Involving over 300 international sailors, with the majority hailing from France, the class started life as a UK-based race in 1977 before moving to France four year later. Divided into two divisions – production and prototype – the 6.50 (21’5”) boats comprise the smallest offshore sailing class, catering for those looking to race approved design boats and ‘early adopters’ interested in testing out the latest advances in boat design and equipment.



The flagship event, a bi-annual Mini-Transat, will take place in September this year. With strict qualification guidelines, demand for one of the 84 places on offer remains high. Well over 120 applications have already been submitted.

The new 4,050 nm route will depart from Les Sables d’Olonne, France, to Santa Cruz de La Palma in the Canary Islands, restarting in late October as the boats race to the finish line in Saint-François, Guadeloupe.

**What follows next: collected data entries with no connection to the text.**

## src/design/assert_macros.svh

```systemverilog
// Assertion macros shared by the tokenizer RTL.
`ifndef ASSERT_MACROS_SVH
`define ASSERT_MACROS_SVH
`ifndef NO_ASSERTIONS
`define ASSERT_IMPL(label, clk, rst_n, prop) \
  label: assert property (@(posedge clk) disable iff (!rst_n) (prop)) \
    else $error("assertion failed");
`define ASSERT_NEVER(label, clk, rst_n, cond) \
  label: assert property (@(posedge clk) disable iff (!rst_n) !(cond)) \
    else $error("forbidden condition");
`else
`define ASSERT_IMPL(label, clk, rst_n, prop)
`define ASSERT_NEVER(label, clk, rst_n, cond)
`endif
`endif

```

## src/design/sqt_pkg.sv

```systemverilog
package sqt_pkg;

  localparam int unsigned MaxSourceBytes = 1048576;
  localparam int unsigned KeywordMaxChars = 7;
  localparam int unsigned NumKeywords = 21;
  localparam int unsigned MaxRecs = 4;
  localparam logic [20:0] CntMax = 21'h1FFFFF;

  typedef enum logic [4:0] {
    K_EOF = 5'd0, K_IDENT = 5'd1, K_KW = 5'd2, K_INT = 5'd3, K_FLOAT = 5'd4,
    K_STR = 5'd5, K_LPAREN = 5'd6, K_RPAREN = 5'd7, K_COMMA = 5'd8,
    K_SEMI = 5'd9, K_STAR = 5'd10, K_DOT = 5'd11, K_EQ = 5'd12, K_LT = 5'd13,
    K_LE = 5'd14, K_NE = 5'd15, K_GT = 5'd16, K_GE = 5'd17, K_UNK = 5'd18
  } kind_e;

  typedef struct packed {
    logic [7:0] byte_value;
    logic       byte_valid;
    logic       end_of_source;
  } in_item_t;

  typedef struct packed {
    logic [4:0]  token_kind;
    logic [4:0]  keyword_id;
    logic [19:0] start_offset;
    logic [20:0] token_length;
    logic [20:0] start_line;
    logic [20:0] start_column;
    logic        last_of_run;
  } rec_t;

  // One bundle of up to four records caused by one input transaction.
  typedef struct packed {
    logic [2:0]           count;
    rec_t [MaxRecs-1:0]   recs;
  } bundle_t;

  // Keyword id of a lowercased word of length len (0 when none).
  function automatic logic [4:0] keyword_lookup(input logic [55:0] w, input logic [2:0] len);
    logic [4:0] id;
    id = 5'd0;
    unique case (len)
      3'd2: begin
        if (w[15:0] == {"s", "a"}) id = 5'd2;
        else if (w[15:0] == {"f", "i"}) id = 5'd8;
        else if (w[15:0] == {"r", "o"}) id = 5'd14;
      end
      3'd3: begin
        if (w[23:0] == {"d", "n", "a"}) id = 5'd1;
        else if (w[23:0] == {"y", "e", "k"}) id = 5'd11;
        else if (w[23:0] == {"t", "o", "n"}) id = 5'd12;
      end
      3'd4: begin
        if (w[31:0] == {"m", "o", "r", "f"}) id = 5'd7;
        else if (w[31:0] == {"o", "t", "n", "i"}) id = 5'd10;
        else if (w[31:0] == {"l", "l", "u", "n"}) id = 5'd13;
        else if (w[31:0] == {"e", "u", "r", "t"}) id = 5'd18;
      end
      3'd5: begin
        if (w[39:0] == {"e", "s", "l", "a", "f"}) id = 5'd6;
        else if (w[39:0] == {"e", "l", "b", "a", "t"}) id = 5'd17;
        else if (w[39:0] == {"e", "r", "e", "h", "w"}) id = 5'd21;
      end
      3'd6: begin
        if (w[47:0] == {"e", "t", "a", "e", "r", "c"}) id = 5'd3;
        else if (w[47:0] == {"s", "t", "s", "i", "x", "e"}) id = 5'd5;
        else if (w[47:0] == {"t", "r", "e", "s", "n", "i"}) id = 5'd9;
        else if (w[47:0] == {"t", "c", "e", "l", "e", "s"}) id = 5'd16;
        else if (w[47:0] == {"e", "u", "q", "i", "n", "u"}) id = 5'd19;
        else if (w[47:0] == {"s", "e", "u", "l", "a", "v"}) id = 5'd20;
      end
      3'd7: begin
        if (w == {"t", "l", "u", "a", "f", "e", "d"}) id = 5'd4;
        else if (w == {"y", "r", "a", "m", "i", "r", "p"}) id = 5'd15;
      end
      default: id = 5'd0;
    endcase
    return id;
  endfunction

endpackage

```

## src/design/sqt_queue.sv

```systemverilog
// Short bundle queue between front and back.
module sqt_queue #(
  parameter int unsigned Depth = 2
) (
  input  logic             clk_i,
  input  logic             rst_ni,
  input  logic             push_i,
  input  sqt_pkg::bundle_t push_data_i,
  output logic             full_o,
  output logic             empty_o,
  input  logic             pop_i,
  output sqt_pkg::bundle_t head_o
);
  localparam int unsigned AW = (Depth > 1) ? $clog2(Depth) : 1;
  sqt_pkg::bundle_t mem_q [Depth];
  logic [AW-1:0] wr_q, rd_q;
  logic [AW:0]   cnt_q;

  assign full_o = cnt_q == (AW+1)'(Depth);
  assign empty_o = cnt_q == '0;
  assign head_o = mem_q[rd_q];

  always_ff @(posedge clk_i) begin
    if (push_i) mem_q[wr_q] <= push_data_i;
  end

  always_ff @(posedge clk_i or negedge rst_ni) begin
    if (!rst_ni) begin
      wr_q <= '0; rd_q <= '0; cnt_q <= '0;
    end else begin
      if (push_i) wr_q <= (wr_q == AW'(Depth - 1)) ? '0 : wr_q + AW'(1);
      if (pop_i) rd_q <= (rd_q == AW'(Depth - 1)) ? '0 : rd_q + AW'(1);
      cnt_q <= cnt_q + (AW+1)'(push_i) - (AW+1)'(pop_i);
    end
  end
endmodule

```

## config.mk

```make
export PLATFORM = sky130hd
export DESIGN_NAME = sqt_queue
export DESIGN_NICKNAME = d
export VERILOG_FILES = /design/src/design/assert_macros.svh /design/src/design/sqt_pkg.sv /design/src/design/sqt_queue.sv
export SDC_FILE = /design/constraint.sdc
export NUM_CORES = 1
export LEC_CHECK = 0
export ABC_AREA = 1
export BUFFER_PORTS_ARGS = -buffer_cell sky130_fd_sc_hd__buf_2
export CELL_PAD_IN_SITES_DETAIL_PLACEMENT = 0
export CELL_PAD_IN_SITES_GLOBAL_PLACEMENT = 2
export CORE_AREA = 2 2 300 302
export CTS_BUF_LIST = sky130_fd_sc_hd__clkbuf_4
export CTS_CLUSTER_SIZE = 8
export DETAILED_ROUTE_END_ITERATION = 12
export DIE_AREA = 0 0 302 304
export GPL_TIMING_DRIVEN = 0
export PLACE_DENSITY_LB_ADDON = 0.1
export SYNTH_ARGS = -nofsm -noshare
export SYNTH_HDL_FRONTEND = slang
export SYNTH_SLANG_ARGS = --single-unit
```

## constraint.sdc

```tcl
create_clock -name clk_i -period 21.9 [get_ports clk_i]
set_clock_uncertainty 0.05 [all_clocks]
set_input_delay 2.19 -clock clk_i [delete_from_list [all_inputs] [get_ports clk_i]]
set_output_delay 2.19 -clock clk_i [all_outputs]
set_load 0.05 [all_outputs]
```

==> results of run 1 <==
worst register-to-register path: stages, from the launching register on:
cell and delay, ns:
dfrtp_1 0.42, nand2_1 0.16, inv_8 0.42, buf_16 0.38, buf_16 0.53
area by class of cell:
type / count / area [um2]
flip-flops and latches: 762 / 22900
multi-input cells: 772 / 3410
repair buffers: 783 / 4280
plain buffers: 84 / 479
fillers: 8640 / 52500
inverters: 386 / 1460
diodes: 17 / 42.5
clock inverters: 39 / 196
clock buffers: 309 / 2320
well taps: 1176 / 1470
sequential cells by signal, summed over array words and instances (netlist names):
| signal | cells |
|---|---|
| mem_q | 758 |
| wr_q | 1 |
| cnt_q | 2 |
| rd_q | 1 |
power groups by stage:
stage	Clock, mW	Combinational, mW	Sequential, mW
global route	1.35	2.85	2.01
floorplan	0	1.85	2.17
finish	1.22	2.68	1.99
CTS	1.27	2.74	1.99
detailed placement	0	2.73	2.02
global placement	0	2.67	2.30
metal layers:
| layer | share of wire | up-vias | track usage |
|---|---|---|---|
| li1 | - | 8957 | - |
| met1 | 0.34 | 8840 | 0.175 |
| met2 | 0.52 | 694 | 0.320 |
| met3 | 0.10 | 232 | 0.0870 |
| met4 | 0.038 | 40 | 0.0848 |
| met5 | 0.0031 | - | 0 |
placed cells by master (no fill, tap or decap), drive strengths merged:
master      n
edfxtp    758
dfrtp       4
xor2        2
nand3       1
nand2     385
bufinv      1
nor2        3
diode      17
clkinvlp    2
ha          2
clkinv     36
clkbuf    326
o21ai     379
inv       386
buf       850
kinds of logic after synthesis:
logic type	count (synthesis)
flops	762
buf+inv	470
xor+xnor	2
compound gates	379
simple gates	389
fa+ha+maj	2
worst max-delay path by stage:
stage,end,from,cells after the start
finish,head_o[137],rd_q$_DFFE_PN0P_,6
global route,head_o[139],rd_q$_DFFE_PN0P_,6
CTS,head_o[137],rd_q$_DFFE_PN0P_,6
detailed placement,mem_q[0][190]$_DFFE_PP_,push_i,9
global placement,mem_q[0][187]$_DFFE_PP_,push_i,3
floorplan,mem_q[0][0]$_DFFE_PP_,push_i,2
per-stage QoR:
stage | TNS, ns | cell area [um2] | hold WS (ns) | instances | power, mW
2_1_floorplan | 0 | 28200 | 0.411 | 2004 | 4.02
3_3_place_gp | -3417.37 | 33500 | 0.424 | 3943 | 4.96
3_5_place_dp | 0 | 34000 | 0.483 | 3963 | 4.75
4_1_cts | 0 | 36500 | 0.496 | 4311 | 6.00
5_1_grt | 0 | 36500 | 0.524 | 4322 | 6.21
6_report | 0 | 36500 | 0.496 | 4328 | 5.88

Vendée Globe competitor Clarisse Crémer (2017), who in this year’s edition set a new time record for a female competitor, breaking Dame Ellen MacArthur’s 20-year old round-the-world race record, gained valuable experience taking part in the Mini-Transat.

“My participation in the Mini-Transat in 2017 was, for me, a revelation,” Cremer said. “It was one of the few memories at sea, on board where I didn’t even think about the finish line. I was just so happy to be at sea. I had stopped inquiring about the rankings.”